The road section has been off-limits to the public since 1964, after Interstate 40 was built. But officials who get their kicks from preserving history came up with the emblem redesign in 2019 to bring more attention to it as a cultural resource.
It’s also painted in large stencils on the pavement of that 1.7-mile stretch of road, which passes the commissary and Leatherneck Lanes bowling alley.
It was used to decorate the base’s Marine Corps birthday cake, and it was memorialized in a towering sculpture of gleaming brass and steel.
The symbol was “approved enthusiastically” and trademarked by Headquarters Marine Corps after first being unanimously approved by the California Historic Route 66 Association, Thompson said. Base documents say the logo can only be used there.
The Route 66 segment is eligible for inclusion in the National Register of Historic Places and is just one of the base’s 227 archaeological resources, official documents say.
“If there’s one thing Marines prize, it’s our history,” Col. Craig C. Clemans, the post’s previous commanding officer, said in an April statement recognizing Thompson and others for their management of cultural resources, including the historic roadway and several Native American rock carvings.
Also called the “Mother Road,” Route 66 was the first all-weather highway from Chicago to Los Angeles, wending its way for some 2,400 miles.
While it may evoke thoughts of scenic road trips and kitschy roadside attractions from America’s postwar economic boom, it also played a major part in U.S. efforts during World War II.
During the unprecedented U.S. mobilization for the war, it served as an artery for the movement of troops, gear and supplies between bases. It also carried job-seekers west for work in defense plants, the National Park Service has said.
To put its supply depot for the Pacific theater out of range of Japanese naval gunfire, the Marines moved it from San Francisco to a spot the Navy gave it along the desert highway northeast of LA in December 1942.
Bursting at the seams after the war, the base was expanded with the purchase of 2,000 acres from the Army in 1946. The 5,500-acre installation is now home to the military’s largest rail facility, supporting troop rotations at the nearby National Training Center at Fort Irwin and other West Coast bases.

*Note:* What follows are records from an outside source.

This design comes from an exercise in tuning for small area and a short achievable clock period on the open sky130 flow, not from production work. Only simulation tests tie the RTL to the original design; equivalence was not proved. Power is estimated from default activity; no workload was simulated.

==> flow/design.v (outline; a module is shown in full before it is edited, if it fits) <==
// module cplx_mac: 687 lines
// module fa: 4 lines
// module ha: 4 lines
// module cadd44: 494 lines
// module magsel43: 14 lines
// module padd43: 265 lines
// module gt43: 309 lines
// module dft_bin_acc: 128 lines
module dft_bin_acc
#(
    parameter int N      = 256,
    parameter int PH_LAT = 6,
    parameter int ACC_W  = dft_pkg::ACC_W_DEF
) (
    input  logic                     CK,
    input  logic                     RST,
    input  logic                     START,
    input  logic signed [dft_pkg::PH_W-1:0]   cos0,
    input  logic signed [dft_pkg::PH_W-1:0]   sin0,
    input  logic signed [dft_pkg::PH_W-1:0]   cos1,
    input  logic signed [dft_pkg::PH_W-1:0]   sin1,
    output logic [dft_pkg::ADDR_W-1:0]        smp_addr,
    input  logic signed [dft_pkg::SMP_W-1:0]  smp_data,
    output logic signed [ACC_W-1:0]  re0,
    output logic signed [ACC_W-1:0]  im0,
    output logic signed [ACC_W-1:0]  re1,
    output logic signed [ACC_W-1:0]  im1,
    output logic                     busy,
    output logic                     done
    ,
    output logic [ACC_W-1:0]         mag0,
    output logic [ACC_W-1:0]         mag1
);
  // ...
==> flow/flow/run.sh <==
#!/bin/bash
# The standard layout (the standard.sh, unchanged synthesis), except that the
# buffers placed on the ports are plain buffers (buf_2, which timing repair may
# upsize) instead of the delay-type buffer buffer_ports picks by default.
set -euo pipefail
bash standard.sh synth > synth.log 2>&1
bash standard.sh "BUFFER_PORTS_ARGS=-buffer_cell sky130_fd_sc_hd__buf_2" finish > layout.log 2>&1
==> flow/standard.sh <==
#!/bin/bash
# synth_recipe.tcl (not shown) runs the flow's synth.tcl, then flattens the netlist and writes it again
# the make line also repeats each setting of config.mk as NAME=value (left out here)
make -C /OpenROAD-flow-scripts/flow DESIGN_CONFIG=/design/flow/config.mk WORK_HOME=/design/flow/orfs CLKGATE_MAP_FILE= SYNTH_SCRIPT=/design/flow/synth_recipe.tcl "${@:-finish}"
==> flow/config.mk <==
export PLATFORM = sky130hd
export DESIGN_NAME = dft_bin_acc
export DESIGN_NICKNAME = dft_bin_acc
export VERILOG_FILES = /design/flow/design.v
export SDC_FILE = /design/flow/constraint.sdc
export NUM_CORES = 4
export LEC_CHECK = 0
export CAP_MARGIN = 20
export CORE_MARGIN = 2
export CORE_UTILIZATION = 40
export CTS_CLUSTER_DIAMETER = 100
export CTS_CLUSTER_SIZE = 24
export SETUP_SLACK_MARGIN = 3.7
export SLEW_MARGIN = 20
export SYNTH_HIERARCHICAL = 1
==> flow/constraint.sdc <==
create_clock -name core_clock -period 9.5 [get_ports {CK}]
set_input_delay 1.9000 -clock core_clock [delete_from_list [all_inputs] [get_ports {CK}]]
set_output_delay 1.9000 -clock core_clock [all_outputs]
set_load 0.01 [all_outputs]
==> results.json, run 1 <==
{
  "clock.fmax_mhz": 175,
  "finalClockSkew_ns": 0.0389,
  "antenna_found_initial": 33,
  "combPwrFrac": 0.771,
  "fin_util": 0.439,
  "drive_gt1_frac": 0.147,
  "layout.non_clock_inverters": 483,
  "maxSlewHeadroom": 0.257,
  "grtUsageMet2": 0.423,
  "sequentialPower_mw": 3.94,
  "n_tap_cell": 2204,
  "synth_cells": 6684,
  "final_cells": 8955,
  "io_buffers": 381,
  "min_period_ns": 5.72,
  "clkbuf_count": 41,
  "hold-worst-slack_ns": 0.625,
  "r2r_slack_ns": 3.78,
  "die_w_um": 414,
  "p_sw_mw": 12.6,
  "ff2ff_path_depth": 21,
  "critPathLaunchType": "register",
  "finalPower_mw": 25.0,
  "critPathBufInv": 7,
  "setup.worst_path.class": "register to register",
  "wl_met1_um": 91200,
  "final_common_cell": "xnor2_1",
  "outcome": "finished clean",
  "clkCellAreaFrac": 0.0162,
  "antenna_cells": 17,
  "wl_met2_um": 108000,
  "timing.final.crit_share": 0.602,
  "fillCellCount": 15800
}
==> module magsel43, before the edit <==
module magsel43 (
    input  logic [42:0] a,
    input  logic [42:0] b,
    output logic [42:0] p,
    output logic [42:0] g
);
    logic gt;
    logic [42:0] hi, lo;
    gt43 u_gt (.a(a), .b(b), .gt(gt));
    assign hi = gt ? a : b;
    assign lo = gt ? {1'b0, b[42:1]} : {1'b0, a[42:1]};
    assign p = hi ^ lo;
    assign g = hi & lo;
endmodule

The strip of asphalt there isn’t the only thing connecting the Corps and the historic highway, though. Both are also linked through the popular song “(Get Your Kicks on) Route 66,” which musician Bobby Troup wrote shortly after he left the Marines as a captain in 1946 while moving his family to Hollywood.
These days, drivers heading west need permission to pass through the base’s front or back gates on the “highway that is the best.”
But Thompson said new kiosks at special marquees outside both entrances provide historical information to any visitor who wants to stop.
And just before Veterans Day last month, officials held a ceremony to dedicate the shimmering 6-foot-tall metal sculpture of the modified Eagle, Globe and Anchor on a pedestal in the middle of the base.
“The biggest drawback is that the only way you can see the statue is if you have permission to access the base,” Thompson said. “You won’t see it anywhere else.”